Multiple Inheritance in JavaScript
↩ ↪February 21, 2011
You know how when you stare at a hot stove you feel this weird compulsion to put your hand on it? The longer you stare, the stronger the pull, even though you know you’ll just burn the crap out of yourself. I got a similar compulsion a couple of days ago: I think I can implement multiple inheritance in JavaScript.
I put my hand on the metaphorical burner. It turns out that you can, in Firefox 4 Beta, at least. Never one to shy away from a good hack, I figured I’d break it down so you can see how it works. (The whole enchilada is here.) As a nice bonus, you’ll get exposed to a potentially really cool feature coming down the pipe in JavaScript, and maybe even change the way you think about multiple inheritance.
What’s the problem?
Before I go into how I made this work, let me explain why I was even thinking about this. As is often the case, frustration was the mother of this invention. My problem was something like this:
Let’s say you have a widget library, a hierarchy of widget classes that you can inherit from to build your own controls. Like all good 21st century class libraries, it strictly uses single inheritance, because multiple inheritance is the devil. Here’s a piece of that hierarchy (in full ASCII art glory):
┌────────┐
│ Widget │
└────┬───┘
│
┌──────┴──────┐
┌────┴─────┐ ┌─────┴─────┐
│ Hideable │ │ Container │
└──────────┘ └───────────┘
Widget is the root class that all widgets eventually inherit from. It has the
core bits than any widget will need, maybe a name, etc. Hideable adds show()
and hide()
methods for widgets that should be able to toggle their visibility.
Container is for parent widgets that can contain other child widgets. It defines
addChild()
, listChildren()
, etc.
Now I come along to build my little widget. Mine is called DropDownMenu. As you can guess, it has a collection of child widgets (the menu items). And it needs to be shown and hidden (since it’s a drop-down). You can see the problem. I can’t inherit from both Hideable and Container.
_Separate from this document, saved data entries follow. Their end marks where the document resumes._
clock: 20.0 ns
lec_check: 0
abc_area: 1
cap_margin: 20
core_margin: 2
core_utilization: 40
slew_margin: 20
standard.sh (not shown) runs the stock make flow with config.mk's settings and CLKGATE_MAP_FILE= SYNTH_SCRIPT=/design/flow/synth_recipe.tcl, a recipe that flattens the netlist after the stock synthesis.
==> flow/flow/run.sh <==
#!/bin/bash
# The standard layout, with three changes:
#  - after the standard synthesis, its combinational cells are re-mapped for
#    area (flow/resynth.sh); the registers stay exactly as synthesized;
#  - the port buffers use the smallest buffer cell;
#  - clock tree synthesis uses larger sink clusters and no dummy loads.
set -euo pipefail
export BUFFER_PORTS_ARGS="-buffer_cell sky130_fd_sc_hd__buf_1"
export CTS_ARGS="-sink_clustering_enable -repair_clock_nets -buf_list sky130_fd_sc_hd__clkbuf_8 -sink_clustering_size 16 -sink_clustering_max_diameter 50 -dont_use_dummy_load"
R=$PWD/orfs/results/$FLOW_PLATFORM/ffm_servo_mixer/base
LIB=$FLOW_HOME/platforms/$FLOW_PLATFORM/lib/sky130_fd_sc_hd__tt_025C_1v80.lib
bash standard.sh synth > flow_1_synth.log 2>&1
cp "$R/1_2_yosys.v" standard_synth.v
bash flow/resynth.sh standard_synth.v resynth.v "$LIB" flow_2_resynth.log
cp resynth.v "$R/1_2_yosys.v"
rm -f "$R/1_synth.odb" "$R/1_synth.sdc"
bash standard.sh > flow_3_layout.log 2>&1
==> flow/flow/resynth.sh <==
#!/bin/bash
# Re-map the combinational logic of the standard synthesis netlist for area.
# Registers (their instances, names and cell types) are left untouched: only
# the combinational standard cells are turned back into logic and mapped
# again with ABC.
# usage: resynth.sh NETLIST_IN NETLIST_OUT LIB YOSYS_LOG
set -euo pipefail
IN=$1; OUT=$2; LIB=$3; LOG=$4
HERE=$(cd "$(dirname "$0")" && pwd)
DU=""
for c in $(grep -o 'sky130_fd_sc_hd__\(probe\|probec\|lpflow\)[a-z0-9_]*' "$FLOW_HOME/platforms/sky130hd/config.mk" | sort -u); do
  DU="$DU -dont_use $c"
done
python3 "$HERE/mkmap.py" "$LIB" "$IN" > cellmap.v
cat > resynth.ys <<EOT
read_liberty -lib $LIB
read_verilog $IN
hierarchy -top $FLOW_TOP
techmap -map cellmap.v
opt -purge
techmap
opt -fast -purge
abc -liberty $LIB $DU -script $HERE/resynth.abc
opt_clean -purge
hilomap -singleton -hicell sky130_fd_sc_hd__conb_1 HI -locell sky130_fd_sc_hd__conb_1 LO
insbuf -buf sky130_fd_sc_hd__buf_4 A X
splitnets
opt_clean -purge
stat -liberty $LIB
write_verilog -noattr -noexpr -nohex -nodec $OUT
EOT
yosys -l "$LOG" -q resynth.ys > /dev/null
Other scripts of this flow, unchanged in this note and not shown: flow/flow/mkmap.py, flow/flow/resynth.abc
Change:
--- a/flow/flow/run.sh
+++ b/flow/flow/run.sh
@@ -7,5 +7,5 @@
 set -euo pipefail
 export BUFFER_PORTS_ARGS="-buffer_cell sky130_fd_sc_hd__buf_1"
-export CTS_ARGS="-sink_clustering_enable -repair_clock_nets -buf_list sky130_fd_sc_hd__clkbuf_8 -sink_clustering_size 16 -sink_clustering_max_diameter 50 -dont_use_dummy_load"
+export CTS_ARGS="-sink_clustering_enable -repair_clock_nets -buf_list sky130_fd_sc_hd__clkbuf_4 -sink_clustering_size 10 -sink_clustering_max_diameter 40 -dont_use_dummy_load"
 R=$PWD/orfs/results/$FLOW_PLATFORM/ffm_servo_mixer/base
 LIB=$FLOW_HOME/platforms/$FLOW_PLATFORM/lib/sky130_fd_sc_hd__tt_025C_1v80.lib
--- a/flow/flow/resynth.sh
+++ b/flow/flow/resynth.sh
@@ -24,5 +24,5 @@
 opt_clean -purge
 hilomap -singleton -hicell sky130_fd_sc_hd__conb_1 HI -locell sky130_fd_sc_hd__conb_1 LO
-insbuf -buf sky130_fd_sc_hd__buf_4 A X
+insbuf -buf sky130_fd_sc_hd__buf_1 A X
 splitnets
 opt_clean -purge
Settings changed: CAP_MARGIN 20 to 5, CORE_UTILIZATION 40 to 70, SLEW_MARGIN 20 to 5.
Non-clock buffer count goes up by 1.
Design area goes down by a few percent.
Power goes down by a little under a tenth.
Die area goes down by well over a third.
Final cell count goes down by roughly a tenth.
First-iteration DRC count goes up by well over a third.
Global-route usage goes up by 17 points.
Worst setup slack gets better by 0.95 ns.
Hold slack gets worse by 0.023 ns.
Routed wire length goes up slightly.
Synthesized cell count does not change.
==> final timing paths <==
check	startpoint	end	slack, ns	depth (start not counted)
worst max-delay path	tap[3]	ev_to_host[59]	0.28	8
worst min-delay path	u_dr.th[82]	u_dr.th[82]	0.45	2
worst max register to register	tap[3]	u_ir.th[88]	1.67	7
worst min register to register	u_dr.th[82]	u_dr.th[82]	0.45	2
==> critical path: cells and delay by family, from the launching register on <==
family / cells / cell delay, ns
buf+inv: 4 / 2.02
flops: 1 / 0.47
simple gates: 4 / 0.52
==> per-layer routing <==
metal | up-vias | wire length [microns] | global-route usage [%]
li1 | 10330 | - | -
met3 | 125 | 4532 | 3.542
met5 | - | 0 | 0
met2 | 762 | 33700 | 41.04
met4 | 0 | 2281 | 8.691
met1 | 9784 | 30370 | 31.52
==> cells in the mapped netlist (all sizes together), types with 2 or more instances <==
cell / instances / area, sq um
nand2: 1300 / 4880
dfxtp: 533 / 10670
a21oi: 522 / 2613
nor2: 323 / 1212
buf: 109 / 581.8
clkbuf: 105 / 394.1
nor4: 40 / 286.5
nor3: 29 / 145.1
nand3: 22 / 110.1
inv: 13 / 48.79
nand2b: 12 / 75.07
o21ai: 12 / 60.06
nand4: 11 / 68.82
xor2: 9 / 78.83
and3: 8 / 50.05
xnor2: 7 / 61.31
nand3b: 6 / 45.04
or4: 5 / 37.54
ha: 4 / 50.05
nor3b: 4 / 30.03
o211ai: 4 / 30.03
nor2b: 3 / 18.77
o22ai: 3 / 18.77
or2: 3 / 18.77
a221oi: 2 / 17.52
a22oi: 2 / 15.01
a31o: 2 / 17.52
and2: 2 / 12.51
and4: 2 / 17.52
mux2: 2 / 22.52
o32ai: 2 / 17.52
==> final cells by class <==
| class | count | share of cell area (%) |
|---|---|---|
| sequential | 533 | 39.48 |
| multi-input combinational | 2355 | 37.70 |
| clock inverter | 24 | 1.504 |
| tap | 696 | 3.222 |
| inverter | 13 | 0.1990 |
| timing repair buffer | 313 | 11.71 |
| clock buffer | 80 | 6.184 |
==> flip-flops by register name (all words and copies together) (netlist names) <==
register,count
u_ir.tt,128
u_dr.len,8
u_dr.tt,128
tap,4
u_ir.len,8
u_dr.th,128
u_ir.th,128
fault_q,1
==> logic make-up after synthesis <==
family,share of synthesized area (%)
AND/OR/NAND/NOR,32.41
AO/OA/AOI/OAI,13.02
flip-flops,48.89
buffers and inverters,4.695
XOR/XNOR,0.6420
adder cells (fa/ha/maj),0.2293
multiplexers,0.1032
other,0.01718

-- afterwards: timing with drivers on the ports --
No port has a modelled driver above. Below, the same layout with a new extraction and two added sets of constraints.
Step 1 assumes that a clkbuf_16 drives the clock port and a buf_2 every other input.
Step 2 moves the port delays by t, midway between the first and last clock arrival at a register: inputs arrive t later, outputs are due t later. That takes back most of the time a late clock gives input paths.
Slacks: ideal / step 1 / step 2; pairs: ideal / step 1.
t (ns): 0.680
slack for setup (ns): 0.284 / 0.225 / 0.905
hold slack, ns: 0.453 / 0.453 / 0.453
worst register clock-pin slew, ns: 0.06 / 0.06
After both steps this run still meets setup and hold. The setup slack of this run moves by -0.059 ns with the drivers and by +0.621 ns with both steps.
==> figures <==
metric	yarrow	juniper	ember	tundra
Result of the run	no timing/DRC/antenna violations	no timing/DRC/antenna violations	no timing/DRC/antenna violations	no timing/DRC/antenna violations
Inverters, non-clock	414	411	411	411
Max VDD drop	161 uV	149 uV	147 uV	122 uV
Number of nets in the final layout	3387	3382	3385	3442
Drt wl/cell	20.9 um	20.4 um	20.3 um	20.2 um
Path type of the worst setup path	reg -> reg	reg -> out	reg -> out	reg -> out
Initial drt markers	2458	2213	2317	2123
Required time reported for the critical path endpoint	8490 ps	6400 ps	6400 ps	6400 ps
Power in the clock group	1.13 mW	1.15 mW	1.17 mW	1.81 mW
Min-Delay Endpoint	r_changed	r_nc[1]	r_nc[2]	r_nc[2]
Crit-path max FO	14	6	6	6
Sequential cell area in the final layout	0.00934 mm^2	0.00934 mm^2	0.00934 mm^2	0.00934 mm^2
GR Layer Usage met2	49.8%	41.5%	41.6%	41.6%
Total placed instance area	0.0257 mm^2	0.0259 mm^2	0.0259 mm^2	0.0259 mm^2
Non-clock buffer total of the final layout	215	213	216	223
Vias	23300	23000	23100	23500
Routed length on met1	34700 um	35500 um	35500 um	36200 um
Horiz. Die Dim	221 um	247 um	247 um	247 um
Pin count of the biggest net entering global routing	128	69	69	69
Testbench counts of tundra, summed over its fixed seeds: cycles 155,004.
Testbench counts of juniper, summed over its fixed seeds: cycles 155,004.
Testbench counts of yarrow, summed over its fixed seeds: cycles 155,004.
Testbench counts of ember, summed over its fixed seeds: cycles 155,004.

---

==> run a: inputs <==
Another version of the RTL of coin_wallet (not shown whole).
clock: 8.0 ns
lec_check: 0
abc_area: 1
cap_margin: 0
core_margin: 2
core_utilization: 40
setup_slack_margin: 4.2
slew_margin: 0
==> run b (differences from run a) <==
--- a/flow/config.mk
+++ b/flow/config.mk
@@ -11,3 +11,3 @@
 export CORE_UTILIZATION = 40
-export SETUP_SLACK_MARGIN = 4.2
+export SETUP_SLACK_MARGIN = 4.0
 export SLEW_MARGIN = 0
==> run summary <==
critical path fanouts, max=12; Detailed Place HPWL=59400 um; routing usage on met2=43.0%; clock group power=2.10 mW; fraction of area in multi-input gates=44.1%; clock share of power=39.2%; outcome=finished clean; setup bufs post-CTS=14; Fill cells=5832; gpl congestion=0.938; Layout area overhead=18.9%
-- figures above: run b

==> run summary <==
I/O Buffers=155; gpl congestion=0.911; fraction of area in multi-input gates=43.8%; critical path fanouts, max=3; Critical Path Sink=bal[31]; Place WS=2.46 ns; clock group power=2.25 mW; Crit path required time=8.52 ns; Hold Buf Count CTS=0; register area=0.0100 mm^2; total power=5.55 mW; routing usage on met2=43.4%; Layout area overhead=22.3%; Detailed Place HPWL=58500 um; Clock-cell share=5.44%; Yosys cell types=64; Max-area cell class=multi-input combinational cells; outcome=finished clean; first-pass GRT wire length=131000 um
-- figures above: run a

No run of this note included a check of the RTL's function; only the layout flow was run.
From an optimization exercise on the open Yosys and OpenROAD flow, aimed at small area; shortcuts taken in it are not production practice.
Function was checked by simulation only, so behaviour that the tests miss may differ from the original.
Power is estimated from default activity; no workload was simulated.

Setup of run A:
==> flow/design.v <==
module cfs (
    input  wire        clk,
    input  wire        rst,         
    input  wire        start,
    output wire        busy,
    output wire        done,
    output wire [2:0]  status,
    output wire [2:0]  cause,
    output reg  [15:0] reading,
    output wire [2:0]  ev,
    output wire        rx_req,
    input  wire        rx_valid,
    input  wire [7:0]  rx_data,
    input  wire        rx_timeout,
    input  wire        rx_error,
    output wire        tx_valid,
    output wire [7:0]  tx_data,
    input  wire        tx_ready,
    input  wire        tx_error
);
    reg        tx;
    reg  [3:0] c;
    reg  [2:0] r;
    reg        dn;       
    reg        ckp;      
    reg  [7:0] nh, lo;   
    reg  [7:0] nacc;     
    wire rx = ~tx & c[3];
    wire dn_w;
    assign busy     = tx | c[3];
    assign tx_valid = tx;
    assign rx_req   = rx;
    assign done     = dn_w;
    wire q    = r[2] & r[1];
    wire fail = ~q & (r != 3'd0);
    wire warm = (reading == 16'd409) || (reading == 16'd499) || (reading == 16'd515);
    assign status   = {fail, q & (r[0] | warm), q & (r[0] | ~warm)};
    assign cause    = q ? 3'd0 : r;
    assign ev       = {dn_w & fail, ckp | (dn_w & q & ~r[0] & warm), dn_w & q & (r[0] | warm)};
    wire t_a = ~c[2] & ~c[1] & ~c[0];      
    wire t_b = ~c[3] & ~c[2] & ~c[0];      
    wire t_c = ~c[2] & ~c[1];              
    assign tx_data = {t_b, t_a, t_a, t_a, t_a, t_b, t_b, t_c};
    genvar i;
    wire [7:0] ng = ~(rx_data & {8{rx_valid}});
    wire [8:0] dc;
    wire [7:0] dl, dz;
    assign dc[0] = 1'b1;
    generate
        for (i = 0; i < 8; i = i + 1) begin : g_dec
            assign dl[i]   = lo[i] ^ nh[i] ^ dc[i];
            assign dc[i+1] = (lo[i] & nh[i]) | (dc[i] & (lo[i] ^ nh[i]));
            if (i == 0) begin : g_z0
                assign dz[i] = ~dc[8];
            end else begin : g_z
                assign dz[i] = dz[i-1] & nh[i-1];
            end
        end
    endgenerate
    wire [15:0] value = {nh ~^ dz, dl};
    wire [8:0] ac;
    wire [7:0] nsum;
    assign ac[0] = 1'b1;
    generate
        for (i = 0; i < 8; i = i + 1) begin : g_acc
            assign nsum[i]  = nacc[i] ^ ng[i] ^ ac[i];
            assign ac[i+1] = (nacc[i] & ng[i]) | (ac[i] & (nacc[i] ^ ng[i]));
        end
    endgenerate
    wire       good = &nsum;
    wire       byte_in = ~rx_error & rx_valid;
    always @(posedge clk) begin
        if (rx_valid && c[2:0] == 3'd2)
            nh <= ng;
        if (rx_valid && c[2:0] == 3'd3)
            lo <= rx_data;
        nacc <= (c[2:1] == 2'b00) ? 8'h7A : nsum;
        if (e_ok)
            reading <= value;
    end
    wire [2:0] sub  = c[2:0];
    wire s_send = tx;
    wire s_idle = ~tx & ~c[3];
    wire e_txe  = s_send & tx_error;
    wire e_txa  = s_send & ~tx_error & tx_ready;
    wire e_err  = rx & rx_error;
    wire e_byte = rx & ~rx_error & rx_valid;
    wire e_tmo  = rx & ~rx_error & ~rx_valid & rx_timeout;
    wire body   = sub[2] | sub[1];
    wire last   = &sub;
    wire e_ok   = e_byte & last & good;
    wire e_bad  = e_byte & last & ~good;
    wire e_end  = e_txe | e_err | e_tmo | e_ok;
    wire adv    = (sub == 3'd0) ? (rx_data == 8'hFF) :
                  (sub == 3'd1) ? (rx_data == 8'h86) :
                  last ? good : 1'b1;
    wire inc    = (e_txa & ~c[3]) | (e_byte & adv);
    wire clr    = rst | e_txe | e_err | e_tmo;
    wire rehunt = e_byte & ~adv;
    wire [2:0] rv;
    assign rv[2] = (e_err & body) | e_tmo | e_ok;
    assign rv[1] = (e_err & ~body) | (e_tmo & ~body) | e_ok;
    assign rv[0] = e_txe | (e_err & (body | sub[0])) | (e_tmo & ~body);
    always @(posedge clk) begin
        dn  <= ~rst & e_end;
        ckp <= ~rst & e_bad;
        if (rst)
            r <= 3'd0;
        else if (e_end)
            r <= rv;
        tx <= ~rst & (tx ? ~tx_error & ~(tx_ready & c[3]) : (~c[3] & start));
        if (clr)
            c <= 4'd0;
        else if (inc)
            c <= c + 4'd1;
        else if (rehunt)
            c[2:0] <= 3'd0;
    end
    assign dn_w = dn;
endmodule
Settings: LEC_CHECK=0, CAP_MARGIN=20, CORE_MARGIN=2, CORE_UTILIZATION=60, SLEW_MARGIN=20; clock period 6.0 ns.
standard.sh (not shown) runs the stock make flow with config.mk's settings and CLKGATE_MAP_FILE= SYNTH_SCRIPT=/design/flow/synth_recipe.tcl, a recipe that flattens the netlist after the stock synthesis.
==> flow/flow/run.sh <==
#!/bin/bash
set -euo pipefail
export BUFFER_PORTS_ARGS="-buffer_cell sky130_fd_sc_hd__buf_1"
export CTS_ARGS="-sink_clustering_enable -repair_clock_nets -dont_use_dummy_load"
bash standard.sh > standard_flow.log 2>&1
Edits applied to the flow inputs when going from run A to run B:
==> flow/design.v <==
module cfs (
    input  wire        clk,
    input  wire        rst,         
    input  wire        start,
    output wire        busy,
    output wire        done,
    output wire [2:0]  status,
    output wire [2:0]  cause,
    output reg  [15:0] reading,
    output wire [2:0]  ev,
    output wire        rx_req,
    input  wire        rx_valid,
    input  wire [7:0]  rx_data,
    input  wire        rx_timeout,
    input  wire        rx_error,
    output wire        tx_valid,
    output wire [7:0]  tx_data,
    input  wire        tx_ready,
    input  wire        tx_error
);
    reg        tx;
    reg  [3:0] c;
    reg  [3:0] r;
    reg        dn;       
    reg        ckp;      
    reg  [7:0] nh, lo;   
    reg  [7:0] nacc;     
    wire rx = ~tx & c[3];
    wire dn_w;
    assign busy     = tx | c[3];
    assign tx_valid = tx;
    assign rx_req   = rx;
    assign done     = dn_w;
    assign status   = {r[3], r[1] & ~r[3], r[0] & ~r[3]};
    assign cause    = r[3] ? r[2:0] : 3'd0;
    assign ev       = {dn_w & r[3], ckp | (dn_w & ~r[3] & r[1] & ~r[0]), dn_w & ~r[3] & r[1]};
    wire t_a = ~c[2] & ~c[1] & ~c[0];      
    wire t_b = ~c[3] & ~c[2] & ~c[0];      
    wire t_c = ~c[2] & ~c[1];              
    assign tx_data = {t_b, t_a, t_a, t_a, t_a, t_b, t_b, t_c};
    genvar i;
    wire [7:0] ng = ~(rx_data & {8{rx_valid}});
    wire [8:0] dc;
    wire [7:0] dl, dz;
    assign dc[0] = 1'b1;
    generate
        for (i = 0; i < 8; i = i + 1) begin : g_dec
            assign dl[i]   = lo[i] ^ nh[i] ^ dc[i];
            assign dc[i+1] = (lo[i] & nh[i]) | (dc[i] & (lo[i] ^ nh[i]));
            if (i == 0) begin : g_z0
                assign dz[i] = ~dc[8];
            end else begin : g_z
                assign dz[i] = dz[i-1] & nh[i-1];
            end
        end
    endgenerate
    wire [15:0] value = {nh ~^ dz, dl};
    wire [8:0] ac;
    wire [7:0] nsum;
    assign ac[0] = 1'b1;
    generate
        for (i = 0; i < 8; i = i + 1) begin : g_acc
            assign nsum[i]  = nacc[i] ^ ng[i] ^ ac[i];
            assign ac[i+1] = (nacc[i] & ng[i]) | (ac[i] & (nacc[i] ^ ng[i]));
        end
    endgenerate
    wire       good = &nsum;
    wire sentinel = (nh == 8'hFE && (lo == 8'h9A || lo == 8'hF4)) ||
                          (nh == 8'hFD && lo == 8'h05);
    wire       byte_in = ~rx_error & rx_valid;
    always @(posedge clk) begin
        if (rx_valid && c[2:0] == 3'd2)
            nh <= ng;
        if (rx_valid && c[2:0] == 3'd3)
            lo <= rx_data;
        nacc <= (c[2:1] == 2'b00) ? 8'h7A : nsum;
        if (rx && !rx_error && rx_valid && c[2:0] == 3'd7 && good)
            reading <= value;
    end
    wire [2:0] sub  = c[2:0];
    wire s_send = tx;
    wire s_idle = ~tx & ~c[3];
    wire e_txe  = s_send & tx_error;
    wire e_txa  = s_send & ~tx_error & tx_ready;
    wire e_err  = rx & rx_error;
    wire e_byte = rx & ~rx_error & rx_valid;
    wire e_tmo  = rx & ~rx_error & ~rx_valid & rx_timeout;
    wire body   = sub[2] | sub[1];
    wire last   = &sub;
    wire e_ok   = e_byte & last & good;
    wire e_bad  = e_byte & last & ~good;
    wire e_end  = e_txe | e_err | e_tmo | e_ok;
    wire adv    = (sub == 3'd0) ? (rx_data == 8'hFF) :
                  (sub == 3'd1) ? (rx_data == 8'h86) :
                  last ? good : 1'b1;
    wire inc    = (e_txa & ~c[3]) | (e_byte & adv);
    wire clr    = rst | e_txe | e_err | e_tmo;
    wire rehunt = e_byte & ~adv;
    wire [3:0] rv;
    assign rv[3] = e_txe | e_err | (e_tmo & body);
    assign rv[2] = (e_err | e_tmo) & body;
    assign rv[1] = ((e_err | e_tmo) & ~body) | (e_ok & sentinel);
    assign rv[0] = e_txe | (e_err & (body | sub[0])) | (e_tmo & ~body) | (e_ok & ~sentinel);
    always @(posedge clk) begin
        dn  <= ~rst & e_end;
        ckp <= ~rst & e_bad;
        if (rst)
            r <= 4'd0;
        else if (e_end)
            r <= rv;
        tx <= ~rst & (tx ? ~tx_error & ~(tx_ready & c[3]) : (~c[3] & start));
        if (clr)
            c <= 4'd0;
        else if (inc)
            c <= c + 4'd1;
        else if (rehunt)
            c[2:0] <= 3'd0;
    end
    assign dn_w = dn;
endmodule
## What came out
- Run B: PASS, flow complete, no timing, DRC or antenna violations
- Compared with run A, number of tap cells inserted in run B increased by a few percent.
- Number of cell rows grows by a few percent when moving from run A to run B.
- Diff run A -> run B | total cell area at the placement stage | increase of 55 um2
- Run B: met2 layer wire length in the routed design 16% above run A
- Of run A and run B, the run reporting the higher via density per instance was run B.
- Comparing run A and run B, final standard cell area without fillers is higher on run B.
- Switching power as a share of total power sits higher in run B than in run A.

-- afterwards: timing with drivers on the ports --
How much do the figures lean on ideal ports? The routed layouts below were timed once more, with nothing changed but the port constraints. Step 1 (the two cells are an assumption about what drives the block):
set clk [get_ports {clk}]
set_driving_cell -lib_cell sky130_fd_sc_hd__clkbuf_16 $clk
set_driving_cell -lib_cell sky130_fd_sc_hd__buf_2 [delete_from_list [all_inputs] $clk]
Step 2, shift: input delay + t, output delay - t, t = (earliest + latest rising clock arrival at the registers) / 2. This alone moves slack from input paths to output paths. Slacks: ideal ports / drivers / drivers and shift; pairs: ideal ports / drivers.
run | t (ns) | setup slack, ns | worst register clock-pin slew, ns | worst slew at a driven data input, ns
run A | 0.317 | 0.878 / 0.883 / 0.566 | 0.09 / 0.09 | 0.03
run B | 0.314 | 0.875 / 0.873 / 0.559 | 0.09 / 0.09 | 0.04
After both steps every run listed still meets setup and hold. The setup slack of run B, which loses most, moves by -0.002 ns with the drivers and by -0.316 ns with both steps.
One fix is to reorganize the base classes like this:
┌────────┐
│ Widget │
└────┬───┘
┌─────┴─────┐
│ Container │
└─────┬─────┘
┌─────┴────┐
│ Hideable │
└──────────┘
Now I just inherit from Hideable and I’m good. But then tomorrow I need to make a new Widget: Tooltip. It can be hidden and shown, but it doesn’t need any children. It will have to inherit from Hideable, but that implicitly rolls in all this Container stuff it doesn’t want, wasting memory.
Worse, it makes it more complicated to understand. Someone coming along later may look at my Tooltip class and think it needs stuff from Container and spend time trying to figure out what and why. Changes to Container have the potential to break Tooltip, even though it’s getting no benefit from it. Lame!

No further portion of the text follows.